I hate saying it, and I've seen it. When there's many many many more applicants for a the available spots, what pretty much always happens is there's too many applicants who are too similar, so the admissions board starts tossing people out based on arbitrary and often unimportant sounding data because they have nothing else to go on. E.g. the way a sentence was worded "I like that guy's opening sentence better." Don't believe me? I've seen it. There was a special on NPR last week where they talked about it and the admissions boards for several schools said they all encountered the same problem.
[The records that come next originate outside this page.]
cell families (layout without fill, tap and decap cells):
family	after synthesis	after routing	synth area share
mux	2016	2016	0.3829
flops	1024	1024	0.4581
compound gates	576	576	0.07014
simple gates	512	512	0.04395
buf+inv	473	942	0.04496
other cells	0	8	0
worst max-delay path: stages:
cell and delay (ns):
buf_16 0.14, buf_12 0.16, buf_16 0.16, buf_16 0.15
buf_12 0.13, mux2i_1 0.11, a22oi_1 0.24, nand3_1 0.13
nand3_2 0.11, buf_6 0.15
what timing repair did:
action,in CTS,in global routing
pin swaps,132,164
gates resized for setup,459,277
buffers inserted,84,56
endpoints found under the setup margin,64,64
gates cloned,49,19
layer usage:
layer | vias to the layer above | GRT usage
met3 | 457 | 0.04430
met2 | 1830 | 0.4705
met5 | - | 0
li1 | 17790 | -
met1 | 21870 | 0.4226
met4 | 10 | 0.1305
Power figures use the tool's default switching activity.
===== src/rtl/rv_issue.sv =====
`timescale 1ns/1ps

module rv_issue
(
    input  logic              i_clk,
    input  logic              i_rst_n,
    input  logic              i_op_valid,
    input  rv_pkg::op_kind_t  i_op_kind,
    input  rv_pkg::funct3_t   i_op_funct3,
    input  rv_pkg::reg_idx_t  i_op_rd,
    input  rv_pkg::reg_idx_t  i_op_rs1,
    input  rv_pkg::reg_idx_t  i_op_rs2,
    input  rv_pkg::word_t     i_op_imm,
    output logic              o_op_ready,
    output rv_pkg::reg_idx_t  o_rs1_idx,
    output rv_pkg::reg_idx_t  o_rs2_idx,
    input  rv_pkg::word_t     i_rs1_data,
    input  rv_pkg::word_t     i_rs2_data,
    input  logic              i_clr_en,
    input  rv_pkg::reg_idx_t  i_clr_rd,
    rv_stage_if.src           out
);

    logic                           held_valid;
    rv_pkg::op_kind_t               held_kind;
    rv_pkg::funct3_t                held_funct3;
    rv_pkg::reg_idx_t               held_rd;
    rv_pkg::reg_idx_t               held_rs1;
    rv_pkg::reg_idx_t               held_rs2;
    rv_pkg::word_t                  held_imm;
    logic [rv_pkg::REG_COUNT-1:0]   busy;
    logic [rv_pkg::REG_COUNT-1:0]   busy_next;
    logic                           uses_rs2;
    logic                           reg_write;
    logic                           release_op;
    logic                           accept;

    assign uses_rs2   = (held_kind != rv_pkg::ADDI) && (held_kind != rv_pkg::LOAD);
    assign reg_write  = (held_kind != rv_pkg::STORE);

    // a second writer of a busy register waits, so one busy bit tracks one producer.
    assign release_op = held_valid && !busy[held_rs1] && !(uses_rs2 && busy[held_rs2])
                        && !(reg_write && busy[held_rd]);
    assign o_op_ready = !held_valid || release_op;
    assign accept     = i_op_valid && o_op_ready;

    always_ff @(posedge i_clk or negedge i_rst_n)
    begin
        if (!i_rst_n)
            held_valid <= 1'b0;
        else if (accept)
            held_valid <= 1'b1;
        else if (release_op)
            held_valid <= 1'b0;
    end

    always_ff @(posedge i_clk)
    begin
        if (accept)
        begin
            held_kind   <= i_op_kind;
            held_funct3 <= i_op_funct3;
            held_rd     <= i_op_rd;
            held_rs1    <= i_op_rs1;
            held_rs2    <= i_op_rs2;
            held_imm    <= i_op_imm;
        end
    end

    // ##################################################################
    // busy scoreboard
    // ##################################################################

    always_comb
    begin
        busy_next = busy;
        if (i_clr_en)
            busy_next[i_clr_rd] = 1'b0;
        if (release_op && reg_write && (held_rd != '0))
            busy_next[held_rd] = 1'b1;      // set after clear so it wins.
    end

    always_ff @(posedge i_clk or negedge i_rst_n)
    begin
        if (!i_rst_n)
            busy <= '0;
        else
            busy <= busy_next;
    end

    assign o_rs1_idx = held_rs1;
    assign o_rs2_idx = held_rs2;

    assign out.valid      = release_op;
    assign out.kind       = held_kind;
    assign out.funct3     = held_funct3;
    assign out.rd         = held_rd;
    assign out.reg_write  = reg_write;
    assign out.res_src    = (held_kind == rv_pkg::LOAD) ? rv_pkg::RES_MEMORY : rv_pkg::RES_ALU;
    assign out.result     = i_rs1_data;
    assign out.operand    = (uses_rs2 && (held_kind != rv_pkg::STORE)) ? i_rs2_data
                                                                       : held_imm;
    assign out.store_data = i_rs2_data;    // stores add the immediate and keep rs2 as data.

endmodule


===== src/flat_wrapper.sv =====
// flat-port wrapper written by rule: the top's interface ports become plain ports
module rv_issue_flat 
  (i_clk, i_rst_n, i_op_valid, i_op_kind, i_op_funct3, i_op_rd, i_op_rs1, i_op_rs2, i_op_imm, o_op_ready, o_rs1_idx, o_rs2_idx, i_rs1_data, i_rs2_data, i_clr_en, i_clr_rd, out_valid, out_kind, out_funct3, out_rd, out_reg_write, out_res_src, out_result, out_operand, out_store_data);
  rv_stage_if out_i ();
  input  logic i_clk;
  input  logic i_rst_n;
  input  logic i_op_valid;
  input  rv_pkg::op_kind_t i_op_kind;
  input  rv_pkg::funct3_t i_op_funct3;
  input  rv_pkg::reg_idx_t i_op_rd;
  input  rv_pkg::reg_idx_t i_op_rs1;
  input  rv_pkg::reg_idx_t i_op_rs2;
  input  rv_pkg::word_t i_op_imm;
  output logic o_op_ready;
  output rv_pkg::reg_idx_t o_rs1_idx;
  output rv_pkg::reg_idx_t o_rs2_idx;
  input  rv_pkg::word_t i_rs1_data;
  input  rv_pkg::word_t i_rs2_data;
  input  logic i_clr_en;
  input  rv_pkg::reg_idx_t i_clr_rd;
  output wire logic [$bits(out_i.valid)-1:0] out_valid;
  output wire logic [$bits(out_i.kind)-1:0] out_kind;
  output wire logic [$bits(out_i.funct3)-1:0] out_funct3;
  output wire logic [$bits(out_i.rd)-1:0] out_rd;
  output wire logic [$bits(out_i.reg_write)-1:0] out_reg_write;
  output wire logic [$bits(out_i.res_src)-1:0] out_res_src;
  output wire logic [$bits(out_i.result)-1:0] out_result;
  output wire logic [$bits(out_i.operand)-1:0] out_operand;
  output wire logic [$bits(out_i.store_data)-1:0] out_store_data;
  assign out_valid = out_i.valid;
  assign out_kind = out_i.kind;
  assign out_funct3 = out_i.funct3;
  assign out_rd = out_i.rd;
  assign out_reg_write = out_i.reg_write;
  assign out_res_src = out_i.res_src;
  assign out_result = out_i.result;
  assign out_operand = out_i.operand;
  assign out_store_data = out_i.store_data;
  rv_issue u_core (.i_clk(i_clk), .i_rst_n(i_rst_n), .i_op_valid(i_op_valid), .i_op_kind(i_op_kind), .i_op_funct3(i_op_funct3), .i_op_rd(i_op_rd), .i_op_rs1(i_op_rs1), .i_op_rs2(i_op_rs2), .i_op_imm(i_op_imm), .o_op_ready(o_op_ready), .o_rs1_idx(o_rs1_idx), .o_rs2_idx(o_rs2_idx), .i_rs1_data(i_rs1_data), .i_rs2_data(i_rs2_data), .i_clr_en(i_clr_en), .i_clr_rd(i_clr_rd), .out(out_i));
endmodule

===== config.mk =====
export PLATFORM = sky130hd
export DESIGN_NAME = rv_issue_flat
export DESIGN_NICKNAME = d
export VERILOG_FILES = /design/src/rtl/rv_pkg.sv /design/src/rtl/rv_stage_if.sv /design/src/rtl/rv_issue.sv /design/src/flat_wrapper.sv
export SDC_FILE = /design/constraint.sdc
export NUM_CORES = 1
export LEC_CHECK = 0
export BUFFER_PORTS_ARGS = -buffer_cell sky130_fd_sc_hd__clkbuf_2
export CAP_MARGIN = 0
export CORE_MARGIN = 2
export CORE_UTILIZATION = 46
export CTS_CLUSTER_DIAMETER = 60
export DETAILED_ROUTE_END_ITERATION = 16
export GPL_ROUTABILITY_DRIVEN = 0
export PLACE_DENSITY_LB_ADDON = 0.15
export SYNTH_ARGS = -nofsm -noshare
export SYNTH_HDL_FRONTEND = slang
export SYNTH_SLANG_ARGS = --single-unit

===== constraint.sdc =====
create_clock -name i_clk -period 7.1 [get_ports i_clk]
set_input_delay 1.065 -clock i_clk [delete_from_list [all_inputs] [get_ports i_clk]]
set_output_delay 1.065 -clock i_clk [all_outputs]
set_load 0.005 [all_outputs]
File: src/flat_wrapper.sv
// flat-port wrapper written by rule: the top's interface ports become plain ports
module rv_execute_flat 
  (i_clk, i_rst_n, in_valid, in_kind, in_funct3, in_rd, in_reg_write, in_res_src, in_result, in_operand, in_store_data, out_valid, out_kind, out_funct3, out_rd, out_reg_write, out_res_src, out_result, out_operand, out_store_data);
  rv_stage_if in_i ();
  rv_stage_if out_i ();
  input  logic i_clk;
  input  logic i_rst_n;
  input wire logic [$bits(in_i.valid)-1:0] in_valid;
  input wire logic [$bits(in_i.kind)-1:0] in_kind;
  input wire logic [$bits(in_i.funct3)-1:0] in_funct3;
  input wire logic [$bits(in_i.rd)-1:0] in_rd;
  input wire logic [$bits(in_i.reg_write)-1:0] in_reg_write;
  input wire logic [$bits(in_i.res_src)-1:0] in_res_src;
  input wire logic [$bits(in_i.result)-1:0] in_result;
  input wire logic [$bits(in_i.operand)-1:0] in_operand;
  input wire logic [$bits(in_i.store_data)-1:0] in_store_data;
  output wire logic [$bits(out_i.valid)-1:0] out_valid;
  output wire logic [$bits(out_i.kind)-1:0] out_kind;
  output wire logic [$bits(out_i.funct3)-1:0] out_funct3;
  output wire logic [$bits(out_i.rd)-1:0] out_rd;
  output wire logic [$bits(out_i.reg_write)-1:0] out_reg_write;
  output wire logic [$bits(out_i.res_src)-1:0] out_res_src;
  output wire logic [$bits(out_i.result)-1:0] out_result;
  output wire logic [$bits(out_i.operand)-1:0] out_operand;
  output wire logic [$bits(out_i.store_data)-1:0] out_store_data;
  assign in_i.valid = in_valid;
  assign in_i.kind = in_kind;
  assign in_i.funct3 = in_funct3;
  assign in_i.rd = in_rd;
  assign in_i.reg_write = in_reg_write;
  assign in_i.res_src = in_res_src;
  assign in_i.result = in_result;
  assign in_i.operand = in_operand;
  assign in_i.store_data = in_store_data;
  assign out_valid = out_i.valid;
  assign out_kind = out_i.kind;
  assign out_funct3 = out_i.funct3;
  assign out_rd = out_i.rd;
  assign out_reg_write = out_i.reg_write;
  assign out_res_src = out_i.res_src;
  assign out_result = out_i.result;
  assign out_operand = out_i.operand;
  assign out_store_data = out_i.store_data;
  rv_execute u_core (.i_clk(i_clk), .i_rst_n(i_rst_n), .in(in_i), .out(out_i));
endmodule
File: config.mk
export PLATFORM = sky130hd
export DESIGN_NAME = rv_execute_flat
export DESIGN_NICKNAME = d
export VERILOG_FILES = /design/src/rtl/rv_pkg.sv /design/src/rtl/rv_stage_if.sv /design/src/rtl/rv_execute.sv /design/src/flat_wrapper.sv
export SDC_FILE = /design/constraint.sdc
export NUM_CORES = 1
export LEC_CHECK = 0
export BUFFER_PORTS_ARGS = -buffer_cell sky130_fd_sc_hd__buf_2
export CAP_MARGIN = 10
export CORE_MARGIN = 2
export CORE_UTILIZATION = 40
export DETAILED_ROUTE_END_ITERATION = 16
export GPL_TIMING_DRIVEN = 1
export PLACE_DENSITY = 0.74
export SLEW_MARGIN = 20
export SYNTH_ARGS = -nofsm -noshare
export SYNTH_HDL_FRONTEND = slang
export SYNTH_SLANG_ARGS = --single-unit
File: constraint.sdc
create_clock -name i_clk -period 0.8 [get_ports i_clk]
set_input_delay 0.08 -clock i_clk [delete_from_list [all_inputs] [get_ports i_clk]]
set_output_delay 0.08 -clock i_clk [all_outputs]
set_load 0.03 [all_outputs]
Data from industrial/Consult-Liason psychology studies show that the usual methods (grades, LOR, personal statement) leave so much information unanswered.
Unfortunately, the best indicator of a future good student was the person's performance on a standardized exam designed for the particular field of study, but as we all know, that too is a very poor indicator. I'm sure we'd all agree that one should not be defined solely on their SAT or MCAT examination score.
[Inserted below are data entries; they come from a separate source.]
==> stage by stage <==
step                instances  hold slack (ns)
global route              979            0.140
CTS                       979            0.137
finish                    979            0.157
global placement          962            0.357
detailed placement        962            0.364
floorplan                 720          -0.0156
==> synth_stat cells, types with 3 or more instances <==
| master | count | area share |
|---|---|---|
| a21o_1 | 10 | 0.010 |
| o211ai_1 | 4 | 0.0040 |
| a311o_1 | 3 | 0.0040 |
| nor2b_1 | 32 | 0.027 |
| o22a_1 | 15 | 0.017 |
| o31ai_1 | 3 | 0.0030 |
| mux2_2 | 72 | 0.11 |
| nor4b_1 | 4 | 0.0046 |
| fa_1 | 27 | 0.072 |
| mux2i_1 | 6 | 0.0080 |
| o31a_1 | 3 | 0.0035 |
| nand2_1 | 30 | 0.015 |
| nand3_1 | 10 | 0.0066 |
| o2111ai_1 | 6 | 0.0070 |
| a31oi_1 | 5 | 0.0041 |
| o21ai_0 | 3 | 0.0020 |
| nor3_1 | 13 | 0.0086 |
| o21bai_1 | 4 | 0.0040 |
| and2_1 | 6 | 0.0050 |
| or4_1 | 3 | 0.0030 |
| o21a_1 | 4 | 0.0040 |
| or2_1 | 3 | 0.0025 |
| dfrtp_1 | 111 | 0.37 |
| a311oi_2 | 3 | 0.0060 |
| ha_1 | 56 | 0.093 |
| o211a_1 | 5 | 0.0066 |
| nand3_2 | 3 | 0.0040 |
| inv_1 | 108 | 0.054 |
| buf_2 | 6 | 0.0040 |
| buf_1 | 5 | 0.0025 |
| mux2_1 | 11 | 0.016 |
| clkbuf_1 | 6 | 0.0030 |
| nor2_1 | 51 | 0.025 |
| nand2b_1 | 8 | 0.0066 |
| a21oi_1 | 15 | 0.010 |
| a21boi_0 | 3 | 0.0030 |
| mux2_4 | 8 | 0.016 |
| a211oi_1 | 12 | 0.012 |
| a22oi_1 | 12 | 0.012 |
Someone with a prior crime is certanly something an admissions board would not find arbitrary or unimportant, especially given that there are often hundreds of candidates for 1 spot for medical school with squeeky clean records. In such a case the person would likely not even make it to the "let's toss this guy out based on the arbitrary" level.
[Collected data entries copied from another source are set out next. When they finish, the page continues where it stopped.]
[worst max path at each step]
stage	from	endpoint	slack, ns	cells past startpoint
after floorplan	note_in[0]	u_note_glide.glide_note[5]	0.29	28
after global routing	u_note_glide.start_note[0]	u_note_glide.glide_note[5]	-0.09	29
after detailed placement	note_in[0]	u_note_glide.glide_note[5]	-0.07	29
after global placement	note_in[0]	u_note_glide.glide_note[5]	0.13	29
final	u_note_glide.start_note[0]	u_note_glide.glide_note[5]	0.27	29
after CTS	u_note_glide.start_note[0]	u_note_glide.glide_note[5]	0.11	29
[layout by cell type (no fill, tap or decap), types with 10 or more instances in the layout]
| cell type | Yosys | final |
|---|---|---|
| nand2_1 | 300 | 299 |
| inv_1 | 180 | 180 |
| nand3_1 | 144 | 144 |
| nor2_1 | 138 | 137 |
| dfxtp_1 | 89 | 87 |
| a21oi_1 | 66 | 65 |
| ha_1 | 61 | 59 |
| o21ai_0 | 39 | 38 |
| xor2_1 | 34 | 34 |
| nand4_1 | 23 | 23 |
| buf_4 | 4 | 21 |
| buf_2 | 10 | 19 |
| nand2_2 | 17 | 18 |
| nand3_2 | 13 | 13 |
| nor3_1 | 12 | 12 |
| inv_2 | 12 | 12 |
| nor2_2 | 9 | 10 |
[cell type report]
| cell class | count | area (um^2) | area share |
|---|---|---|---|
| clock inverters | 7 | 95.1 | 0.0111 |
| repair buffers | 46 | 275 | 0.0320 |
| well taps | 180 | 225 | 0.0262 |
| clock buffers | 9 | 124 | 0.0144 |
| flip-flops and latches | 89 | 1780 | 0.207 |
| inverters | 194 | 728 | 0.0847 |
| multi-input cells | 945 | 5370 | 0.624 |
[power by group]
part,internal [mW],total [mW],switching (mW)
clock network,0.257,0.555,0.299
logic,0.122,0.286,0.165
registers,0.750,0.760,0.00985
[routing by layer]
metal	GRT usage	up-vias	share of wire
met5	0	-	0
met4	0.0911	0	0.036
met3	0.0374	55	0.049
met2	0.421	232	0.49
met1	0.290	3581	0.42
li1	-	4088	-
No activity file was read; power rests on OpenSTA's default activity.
The person could not mention his criminal past, but if anything showed up that he was not accurate in his application, this could haunt the person later. I don't know how much medical schools are keeping tabs on this since times have changes and things have become more computerized. I also cannot recommend a person lie on an application. It's illegal.
The best thing for a person in this situation, IMHO, is to see what they can do to get the charge expunged or the charges dropped.
As a friend, I'd tell him to worry about getting off the drugs first. If he can't even do that....
to look for another degree,such veterinary school
From what I understand, its even harder to get into vet school.